*** Begin section ***
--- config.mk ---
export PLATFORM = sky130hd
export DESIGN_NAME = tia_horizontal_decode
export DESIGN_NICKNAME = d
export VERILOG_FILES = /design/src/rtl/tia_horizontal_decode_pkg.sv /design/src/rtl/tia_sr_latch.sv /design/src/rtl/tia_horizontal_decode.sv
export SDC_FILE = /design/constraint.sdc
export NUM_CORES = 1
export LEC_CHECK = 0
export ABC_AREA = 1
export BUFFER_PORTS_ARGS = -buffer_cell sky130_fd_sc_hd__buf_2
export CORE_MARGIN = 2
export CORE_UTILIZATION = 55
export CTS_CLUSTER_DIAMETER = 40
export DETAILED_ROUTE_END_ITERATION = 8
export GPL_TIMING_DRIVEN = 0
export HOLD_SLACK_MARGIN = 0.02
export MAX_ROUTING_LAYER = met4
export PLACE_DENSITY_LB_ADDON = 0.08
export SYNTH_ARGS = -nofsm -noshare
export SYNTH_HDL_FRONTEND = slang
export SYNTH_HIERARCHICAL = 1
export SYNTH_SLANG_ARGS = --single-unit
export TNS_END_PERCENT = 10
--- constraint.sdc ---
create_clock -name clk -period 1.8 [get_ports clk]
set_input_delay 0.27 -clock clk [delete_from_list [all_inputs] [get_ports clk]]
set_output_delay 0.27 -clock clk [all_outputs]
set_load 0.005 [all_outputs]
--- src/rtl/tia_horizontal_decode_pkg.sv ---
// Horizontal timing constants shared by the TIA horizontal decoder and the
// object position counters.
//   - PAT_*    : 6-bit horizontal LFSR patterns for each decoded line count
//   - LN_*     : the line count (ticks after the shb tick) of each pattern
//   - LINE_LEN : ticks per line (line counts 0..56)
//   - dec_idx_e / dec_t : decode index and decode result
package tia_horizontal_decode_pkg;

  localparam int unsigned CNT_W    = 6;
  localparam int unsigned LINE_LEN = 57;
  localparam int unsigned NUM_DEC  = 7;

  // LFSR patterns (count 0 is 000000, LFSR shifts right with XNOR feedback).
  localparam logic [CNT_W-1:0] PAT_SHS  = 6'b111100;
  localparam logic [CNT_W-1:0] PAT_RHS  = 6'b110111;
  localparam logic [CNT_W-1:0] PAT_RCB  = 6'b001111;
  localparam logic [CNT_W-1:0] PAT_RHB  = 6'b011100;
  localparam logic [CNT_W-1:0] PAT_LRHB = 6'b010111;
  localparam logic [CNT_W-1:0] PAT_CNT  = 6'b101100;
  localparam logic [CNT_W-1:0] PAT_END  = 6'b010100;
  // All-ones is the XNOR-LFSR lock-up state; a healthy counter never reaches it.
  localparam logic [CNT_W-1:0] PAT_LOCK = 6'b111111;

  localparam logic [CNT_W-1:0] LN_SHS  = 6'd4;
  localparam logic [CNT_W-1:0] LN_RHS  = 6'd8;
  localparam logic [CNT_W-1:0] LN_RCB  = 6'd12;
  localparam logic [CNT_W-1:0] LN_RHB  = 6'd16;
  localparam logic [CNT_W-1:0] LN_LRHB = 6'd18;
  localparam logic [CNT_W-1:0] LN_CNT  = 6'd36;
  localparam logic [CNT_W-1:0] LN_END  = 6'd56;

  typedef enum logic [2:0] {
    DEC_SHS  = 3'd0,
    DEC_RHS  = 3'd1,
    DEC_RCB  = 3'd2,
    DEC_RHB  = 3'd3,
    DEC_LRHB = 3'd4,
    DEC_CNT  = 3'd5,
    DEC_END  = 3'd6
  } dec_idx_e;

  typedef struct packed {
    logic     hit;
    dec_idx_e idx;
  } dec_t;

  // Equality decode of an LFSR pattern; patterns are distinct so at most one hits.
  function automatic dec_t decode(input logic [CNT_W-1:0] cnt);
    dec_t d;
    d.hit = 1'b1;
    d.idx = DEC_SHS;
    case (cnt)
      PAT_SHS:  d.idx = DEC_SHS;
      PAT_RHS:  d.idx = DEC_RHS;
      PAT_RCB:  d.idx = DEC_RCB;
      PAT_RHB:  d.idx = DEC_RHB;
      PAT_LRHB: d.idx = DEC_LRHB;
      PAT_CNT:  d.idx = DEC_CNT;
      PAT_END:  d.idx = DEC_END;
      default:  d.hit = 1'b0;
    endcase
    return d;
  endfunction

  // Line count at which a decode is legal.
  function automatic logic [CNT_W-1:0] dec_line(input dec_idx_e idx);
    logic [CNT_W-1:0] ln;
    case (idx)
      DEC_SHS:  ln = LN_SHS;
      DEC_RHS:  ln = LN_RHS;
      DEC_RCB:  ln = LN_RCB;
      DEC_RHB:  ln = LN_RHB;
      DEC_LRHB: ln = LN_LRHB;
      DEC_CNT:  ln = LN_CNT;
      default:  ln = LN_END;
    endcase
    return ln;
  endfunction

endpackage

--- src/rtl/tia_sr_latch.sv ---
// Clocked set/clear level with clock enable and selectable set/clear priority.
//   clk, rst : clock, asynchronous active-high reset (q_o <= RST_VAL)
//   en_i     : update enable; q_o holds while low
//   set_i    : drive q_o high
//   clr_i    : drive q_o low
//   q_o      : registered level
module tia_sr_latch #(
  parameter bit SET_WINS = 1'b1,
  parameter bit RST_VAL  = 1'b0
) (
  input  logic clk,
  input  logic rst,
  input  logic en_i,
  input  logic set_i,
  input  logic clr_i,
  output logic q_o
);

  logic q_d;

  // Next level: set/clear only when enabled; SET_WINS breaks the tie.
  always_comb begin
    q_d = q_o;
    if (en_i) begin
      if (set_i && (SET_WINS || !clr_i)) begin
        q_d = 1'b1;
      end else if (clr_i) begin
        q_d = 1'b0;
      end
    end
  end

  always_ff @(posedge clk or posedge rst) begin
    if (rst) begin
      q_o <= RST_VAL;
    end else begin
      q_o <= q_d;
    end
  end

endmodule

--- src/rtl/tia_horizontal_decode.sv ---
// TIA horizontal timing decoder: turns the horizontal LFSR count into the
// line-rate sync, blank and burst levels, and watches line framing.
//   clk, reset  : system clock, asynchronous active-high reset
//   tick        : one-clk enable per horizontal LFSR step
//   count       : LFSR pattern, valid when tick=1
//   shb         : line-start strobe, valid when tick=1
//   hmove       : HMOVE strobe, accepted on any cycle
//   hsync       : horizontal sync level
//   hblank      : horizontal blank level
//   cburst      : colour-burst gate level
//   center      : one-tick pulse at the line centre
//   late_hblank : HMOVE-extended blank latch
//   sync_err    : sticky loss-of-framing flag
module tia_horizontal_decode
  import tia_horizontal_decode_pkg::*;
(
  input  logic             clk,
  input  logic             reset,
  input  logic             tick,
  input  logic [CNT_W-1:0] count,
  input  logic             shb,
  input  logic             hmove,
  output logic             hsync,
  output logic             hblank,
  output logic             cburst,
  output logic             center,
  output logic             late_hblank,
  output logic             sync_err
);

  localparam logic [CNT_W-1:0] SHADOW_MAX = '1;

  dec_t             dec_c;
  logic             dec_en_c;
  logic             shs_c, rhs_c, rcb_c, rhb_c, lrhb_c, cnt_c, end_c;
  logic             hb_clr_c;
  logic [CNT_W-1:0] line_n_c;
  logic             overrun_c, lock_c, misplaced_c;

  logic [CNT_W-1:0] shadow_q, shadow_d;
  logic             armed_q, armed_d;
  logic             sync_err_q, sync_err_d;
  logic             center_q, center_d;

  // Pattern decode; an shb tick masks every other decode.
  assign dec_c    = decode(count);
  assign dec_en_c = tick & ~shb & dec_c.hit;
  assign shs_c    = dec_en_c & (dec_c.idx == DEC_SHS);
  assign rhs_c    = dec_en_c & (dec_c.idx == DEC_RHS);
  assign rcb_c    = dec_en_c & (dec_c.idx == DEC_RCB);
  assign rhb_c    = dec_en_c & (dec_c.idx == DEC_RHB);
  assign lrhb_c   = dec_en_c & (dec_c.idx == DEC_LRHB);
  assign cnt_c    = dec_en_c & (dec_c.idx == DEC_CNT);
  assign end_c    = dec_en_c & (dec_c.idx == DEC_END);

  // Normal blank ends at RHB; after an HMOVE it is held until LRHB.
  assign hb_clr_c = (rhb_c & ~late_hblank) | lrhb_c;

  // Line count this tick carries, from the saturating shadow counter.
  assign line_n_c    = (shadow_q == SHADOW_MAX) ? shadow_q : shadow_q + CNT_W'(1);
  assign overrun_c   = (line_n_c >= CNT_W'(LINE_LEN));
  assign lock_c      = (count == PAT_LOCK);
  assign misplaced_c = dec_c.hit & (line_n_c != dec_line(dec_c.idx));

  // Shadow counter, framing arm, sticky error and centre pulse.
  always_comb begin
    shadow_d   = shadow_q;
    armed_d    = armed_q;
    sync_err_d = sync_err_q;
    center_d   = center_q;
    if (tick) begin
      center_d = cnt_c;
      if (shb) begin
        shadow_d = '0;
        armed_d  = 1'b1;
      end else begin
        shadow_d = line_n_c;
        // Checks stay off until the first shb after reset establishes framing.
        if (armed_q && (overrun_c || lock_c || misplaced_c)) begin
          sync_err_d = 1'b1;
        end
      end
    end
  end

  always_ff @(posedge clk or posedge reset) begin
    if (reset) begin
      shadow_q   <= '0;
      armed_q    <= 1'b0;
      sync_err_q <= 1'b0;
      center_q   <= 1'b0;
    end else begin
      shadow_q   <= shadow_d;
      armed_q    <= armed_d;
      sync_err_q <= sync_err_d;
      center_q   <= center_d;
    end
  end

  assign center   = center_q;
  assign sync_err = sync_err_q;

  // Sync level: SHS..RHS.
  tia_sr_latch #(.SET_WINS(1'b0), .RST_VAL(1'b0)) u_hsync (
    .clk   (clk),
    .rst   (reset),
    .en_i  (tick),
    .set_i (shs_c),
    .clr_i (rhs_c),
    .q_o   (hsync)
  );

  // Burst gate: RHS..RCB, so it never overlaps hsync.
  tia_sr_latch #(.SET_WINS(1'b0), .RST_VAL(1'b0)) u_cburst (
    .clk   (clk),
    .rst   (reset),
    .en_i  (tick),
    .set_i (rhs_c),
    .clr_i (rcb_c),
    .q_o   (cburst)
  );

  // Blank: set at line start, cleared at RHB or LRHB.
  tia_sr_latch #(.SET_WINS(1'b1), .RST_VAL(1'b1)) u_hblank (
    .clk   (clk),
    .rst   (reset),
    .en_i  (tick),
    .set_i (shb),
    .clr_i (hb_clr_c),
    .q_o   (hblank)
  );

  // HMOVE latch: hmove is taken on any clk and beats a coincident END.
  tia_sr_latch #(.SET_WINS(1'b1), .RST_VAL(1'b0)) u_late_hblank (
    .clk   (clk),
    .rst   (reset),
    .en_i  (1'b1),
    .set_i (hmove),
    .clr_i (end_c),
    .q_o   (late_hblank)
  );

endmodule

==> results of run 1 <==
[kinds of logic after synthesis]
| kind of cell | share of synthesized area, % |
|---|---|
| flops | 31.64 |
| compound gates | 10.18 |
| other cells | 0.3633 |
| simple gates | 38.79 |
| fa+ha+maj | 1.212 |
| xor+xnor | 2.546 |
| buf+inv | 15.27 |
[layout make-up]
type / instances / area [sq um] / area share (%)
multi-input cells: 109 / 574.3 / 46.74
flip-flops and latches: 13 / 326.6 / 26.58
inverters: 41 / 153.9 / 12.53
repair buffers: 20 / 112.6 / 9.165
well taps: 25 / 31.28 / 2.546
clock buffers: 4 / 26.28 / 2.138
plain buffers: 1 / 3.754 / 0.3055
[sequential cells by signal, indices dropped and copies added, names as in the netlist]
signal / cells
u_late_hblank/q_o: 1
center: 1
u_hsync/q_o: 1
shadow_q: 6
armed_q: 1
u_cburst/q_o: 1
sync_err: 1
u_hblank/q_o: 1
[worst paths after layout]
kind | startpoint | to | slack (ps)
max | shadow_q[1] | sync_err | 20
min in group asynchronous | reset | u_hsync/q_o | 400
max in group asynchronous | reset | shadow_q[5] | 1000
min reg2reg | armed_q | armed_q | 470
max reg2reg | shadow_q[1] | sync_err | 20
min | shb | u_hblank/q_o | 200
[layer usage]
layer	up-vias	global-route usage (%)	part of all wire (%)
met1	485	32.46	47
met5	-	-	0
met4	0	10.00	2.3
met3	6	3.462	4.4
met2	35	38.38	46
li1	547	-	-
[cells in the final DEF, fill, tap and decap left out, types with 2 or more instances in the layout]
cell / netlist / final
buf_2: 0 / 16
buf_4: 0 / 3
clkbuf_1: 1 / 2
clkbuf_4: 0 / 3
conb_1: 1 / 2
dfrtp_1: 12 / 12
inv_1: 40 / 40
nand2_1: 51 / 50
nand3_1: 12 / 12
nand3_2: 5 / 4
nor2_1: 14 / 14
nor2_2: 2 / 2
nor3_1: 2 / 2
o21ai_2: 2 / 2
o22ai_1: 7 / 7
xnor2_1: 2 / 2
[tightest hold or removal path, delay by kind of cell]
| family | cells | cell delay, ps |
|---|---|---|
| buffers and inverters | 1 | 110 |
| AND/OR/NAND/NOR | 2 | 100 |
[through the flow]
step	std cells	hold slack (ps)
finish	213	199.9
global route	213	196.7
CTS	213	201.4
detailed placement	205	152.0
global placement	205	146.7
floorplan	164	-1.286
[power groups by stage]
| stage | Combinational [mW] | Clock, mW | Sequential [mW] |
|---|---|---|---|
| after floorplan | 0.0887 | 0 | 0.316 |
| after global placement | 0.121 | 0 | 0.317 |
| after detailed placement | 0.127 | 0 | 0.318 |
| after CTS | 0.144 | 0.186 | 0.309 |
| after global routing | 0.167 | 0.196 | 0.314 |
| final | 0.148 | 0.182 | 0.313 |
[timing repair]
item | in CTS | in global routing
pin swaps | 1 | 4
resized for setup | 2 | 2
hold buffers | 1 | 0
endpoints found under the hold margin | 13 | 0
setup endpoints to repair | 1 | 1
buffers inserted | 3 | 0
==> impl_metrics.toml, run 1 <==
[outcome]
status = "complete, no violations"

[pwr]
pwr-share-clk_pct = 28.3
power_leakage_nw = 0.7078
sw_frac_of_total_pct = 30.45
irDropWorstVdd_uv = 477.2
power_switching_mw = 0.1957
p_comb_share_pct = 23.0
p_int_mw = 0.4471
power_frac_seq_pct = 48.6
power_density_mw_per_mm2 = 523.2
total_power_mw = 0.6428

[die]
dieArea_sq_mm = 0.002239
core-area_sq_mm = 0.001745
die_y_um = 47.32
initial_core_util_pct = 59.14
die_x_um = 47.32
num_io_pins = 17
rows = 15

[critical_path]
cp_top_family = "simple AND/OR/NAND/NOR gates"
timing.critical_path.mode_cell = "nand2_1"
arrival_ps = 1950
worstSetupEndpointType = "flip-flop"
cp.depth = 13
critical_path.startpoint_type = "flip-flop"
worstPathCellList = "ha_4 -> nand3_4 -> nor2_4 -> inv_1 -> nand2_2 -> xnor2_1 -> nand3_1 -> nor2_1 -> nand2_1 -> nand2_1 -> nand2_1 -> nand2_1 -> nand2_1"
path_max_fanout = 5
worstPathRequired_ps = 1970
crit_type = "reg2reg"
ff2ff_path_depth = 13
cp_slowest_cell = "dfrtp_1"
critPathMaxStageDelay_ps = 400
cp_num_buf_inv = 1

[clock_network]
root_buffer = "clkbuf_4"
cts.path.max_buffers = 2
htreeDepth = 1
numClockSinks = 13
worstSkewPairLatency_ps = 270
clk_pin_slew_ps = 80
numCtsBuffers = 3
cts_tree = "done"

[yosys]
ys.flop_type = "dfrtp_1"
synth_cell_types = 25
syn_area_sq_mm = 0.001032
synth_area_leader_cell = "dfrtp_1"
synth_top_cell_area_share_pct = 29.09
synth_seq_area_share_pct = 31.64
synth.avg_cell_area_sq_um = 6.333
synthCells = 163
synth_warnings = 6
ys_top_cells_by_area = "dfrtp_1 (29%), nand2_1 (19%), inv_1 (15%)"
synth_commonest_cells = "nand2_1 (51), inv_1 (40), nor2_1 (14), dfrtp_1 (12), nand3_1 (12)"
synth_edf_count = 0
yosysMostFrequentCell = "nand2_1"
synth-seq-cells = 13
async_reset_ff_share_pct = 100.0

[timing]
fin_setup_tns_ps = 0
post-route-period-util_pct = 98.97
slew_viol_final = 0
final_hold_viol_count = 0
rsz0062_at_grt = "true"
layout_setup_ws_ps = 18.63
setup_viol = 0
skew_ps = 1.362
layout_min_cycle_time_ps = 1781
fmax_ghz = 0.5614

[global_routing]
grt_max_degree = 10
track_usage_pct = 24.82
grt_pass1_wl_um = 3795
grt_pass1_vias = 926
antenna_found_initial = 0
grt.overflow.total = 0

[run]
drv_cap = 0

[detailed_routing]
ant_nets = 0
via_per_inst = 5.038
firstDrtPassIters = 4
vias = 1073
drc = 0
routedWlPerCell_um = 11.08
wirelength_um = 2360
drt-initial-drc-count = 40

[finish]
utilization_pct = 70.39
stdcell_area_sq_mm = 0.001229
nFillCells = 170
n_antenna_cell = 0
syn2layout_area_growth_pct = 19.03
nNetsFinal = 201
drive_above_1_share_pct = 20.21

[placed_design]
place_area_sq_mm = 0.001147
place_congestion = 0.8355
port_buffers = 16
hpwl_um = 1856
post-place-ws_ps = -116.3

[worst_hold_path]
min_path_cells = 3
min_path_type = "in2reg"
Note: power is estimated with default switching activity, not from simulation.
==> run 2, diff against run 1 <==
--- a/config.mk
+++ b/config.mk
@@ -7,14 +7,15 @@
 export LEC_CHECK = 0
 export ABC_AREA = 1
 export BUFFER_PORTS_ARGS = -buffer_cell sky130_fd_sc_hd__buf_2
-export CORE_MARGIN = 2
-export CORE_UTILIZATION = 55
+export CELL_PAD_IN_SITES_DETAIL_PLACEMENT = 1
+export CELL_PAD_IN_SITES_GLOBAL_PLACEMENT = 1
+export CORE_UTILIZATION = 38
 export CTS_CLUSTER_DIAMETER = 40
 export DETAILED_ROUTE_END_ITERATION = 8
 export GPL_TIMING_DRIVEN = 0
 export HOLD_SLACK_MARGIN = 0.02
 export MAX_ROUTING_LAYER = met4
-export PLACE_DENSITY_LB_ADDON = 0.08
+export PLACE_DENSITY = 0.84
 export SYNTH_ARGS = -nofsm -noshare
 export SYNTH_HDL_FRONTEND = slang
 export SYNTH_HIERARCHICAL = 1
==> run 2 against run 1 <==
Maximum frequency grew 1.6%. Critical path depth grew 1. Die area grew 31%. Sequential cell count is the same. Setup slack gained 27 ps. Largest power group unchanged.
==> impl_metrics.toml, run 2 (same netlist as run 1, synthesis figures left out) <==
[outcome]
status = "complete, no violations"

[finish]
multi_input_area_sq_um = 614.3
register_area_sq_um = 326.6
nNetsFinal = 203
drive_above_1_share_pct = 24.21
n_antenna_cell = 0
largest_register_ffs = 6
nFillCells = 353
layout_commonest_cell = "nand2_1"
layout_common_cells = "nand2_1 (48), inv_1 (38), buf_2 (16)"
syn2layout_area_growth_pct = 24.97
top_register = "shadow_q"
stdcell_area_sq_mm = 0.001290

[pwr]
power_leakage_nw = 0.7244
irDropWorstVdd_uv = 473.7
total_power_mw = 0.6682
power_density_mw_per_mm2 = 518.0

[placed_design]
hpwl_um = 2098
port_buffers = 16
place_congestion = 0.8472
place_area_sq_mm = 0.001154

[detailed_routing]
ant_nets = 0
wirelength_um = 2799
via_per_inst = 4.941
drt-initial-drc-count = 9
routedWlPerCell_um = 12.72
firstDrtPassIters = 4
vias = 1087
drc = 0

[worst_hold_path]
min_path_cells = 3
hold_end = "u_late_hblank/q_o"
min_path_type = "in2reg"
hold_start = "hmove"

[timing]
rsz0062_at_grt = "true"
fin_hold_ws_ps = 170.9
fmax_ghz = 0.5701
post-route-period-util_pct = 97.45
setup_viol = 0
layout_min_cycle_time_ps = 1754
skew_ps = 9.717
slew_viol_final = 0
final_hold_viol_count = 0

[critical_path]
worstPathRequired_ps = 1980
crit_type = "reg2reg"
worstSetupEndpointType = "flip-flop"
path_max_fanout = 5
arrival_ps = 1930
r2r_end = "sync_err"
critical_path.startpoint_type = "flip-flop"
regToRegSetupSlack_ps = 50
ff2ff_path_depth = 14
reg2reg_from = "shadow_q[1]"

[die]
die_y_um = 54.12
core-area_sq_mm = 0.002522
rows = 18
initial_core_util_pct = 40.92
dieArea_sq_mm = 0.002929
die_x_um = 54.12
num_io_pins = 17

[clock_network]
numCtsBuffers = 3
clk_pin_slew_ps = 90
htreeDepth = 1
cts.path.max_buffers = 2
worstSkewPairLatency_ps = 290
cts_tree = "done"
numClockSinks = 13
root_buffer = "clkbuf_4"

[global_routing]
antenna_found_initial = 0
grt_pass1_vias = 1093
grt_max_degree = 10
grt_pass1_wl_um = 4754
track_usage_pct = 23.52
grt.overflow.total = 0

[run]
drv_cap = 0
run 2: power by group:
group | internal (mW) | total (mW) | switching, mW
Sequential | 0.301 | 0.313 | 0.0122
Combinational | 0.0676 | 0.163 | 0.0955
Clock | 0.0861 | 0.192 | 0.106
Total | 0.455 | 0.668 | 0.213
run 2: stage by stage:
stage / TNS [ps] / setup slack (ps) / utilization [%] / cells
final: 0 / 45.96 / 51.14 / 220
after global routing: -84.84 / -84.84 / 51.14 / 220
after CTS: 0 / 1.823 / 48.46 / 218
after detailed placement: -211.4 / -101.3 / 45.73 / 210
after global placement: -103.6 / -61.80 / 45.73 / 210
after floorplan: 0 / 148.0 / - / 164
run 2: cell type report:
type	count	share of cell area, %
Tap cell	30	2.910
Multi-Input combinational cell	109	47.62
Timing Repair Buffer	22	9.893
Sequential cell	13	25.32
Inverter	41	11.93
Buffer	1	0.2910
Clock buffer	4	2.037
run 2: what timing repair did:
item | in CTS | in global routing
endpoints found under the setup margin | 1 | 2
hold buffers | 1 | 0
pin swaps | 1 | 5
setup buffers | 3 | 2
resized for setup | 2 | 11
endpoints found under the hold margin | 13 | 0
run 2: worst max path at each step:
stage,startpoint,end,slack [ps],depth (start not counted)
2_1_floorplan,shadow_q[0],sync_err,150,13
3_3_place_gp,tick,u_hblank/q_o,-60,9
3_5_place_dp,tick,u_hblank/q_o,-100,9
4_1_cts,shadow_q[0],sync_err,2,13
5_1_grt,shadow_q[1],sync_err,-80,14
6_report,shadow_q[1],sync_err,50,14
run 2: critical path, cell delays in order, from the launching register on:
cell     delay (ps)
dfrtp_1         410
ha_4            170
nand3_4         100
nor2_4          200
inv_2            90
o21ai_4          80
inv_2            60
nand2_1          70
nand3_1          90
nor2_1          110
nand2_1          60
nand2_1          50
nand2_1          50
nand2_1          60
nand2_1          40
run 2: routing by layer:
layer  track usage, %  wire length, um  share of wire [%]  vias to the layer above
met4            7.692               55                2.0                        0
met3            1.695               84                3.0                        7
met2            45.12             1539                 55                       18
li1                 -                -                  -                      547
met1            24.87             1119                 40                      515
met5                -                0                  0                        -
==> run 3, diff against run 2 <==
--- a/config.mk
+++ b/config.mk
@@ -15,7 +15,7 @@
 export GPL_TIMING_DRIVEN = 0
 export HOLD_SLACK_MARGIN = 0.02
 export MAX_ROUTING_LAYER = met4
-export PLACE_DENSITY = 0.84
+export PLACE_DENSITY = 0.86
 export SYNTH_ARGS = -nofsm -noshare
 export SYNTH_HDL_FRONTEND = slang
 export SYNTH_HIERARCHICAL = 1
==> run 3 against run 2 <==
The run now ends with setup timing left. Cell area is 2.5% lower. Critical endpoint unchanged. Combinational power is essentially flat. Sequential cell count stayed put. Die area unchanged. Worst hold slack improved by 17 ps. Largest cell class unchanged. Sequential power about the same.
*** End section ***
> **REQUIRED WORK**: Scan the listing above, and wherever a line holds the word "netlist", copy it.

> **ANSWER TO THIS TASK**:
[sequential cells by signal, indices dropped and copies added, names as in the netlist]
cell / netlist / final
==> impl_metrics.toml, run 2 (same netlist as run 1, synthesis figures left out) <==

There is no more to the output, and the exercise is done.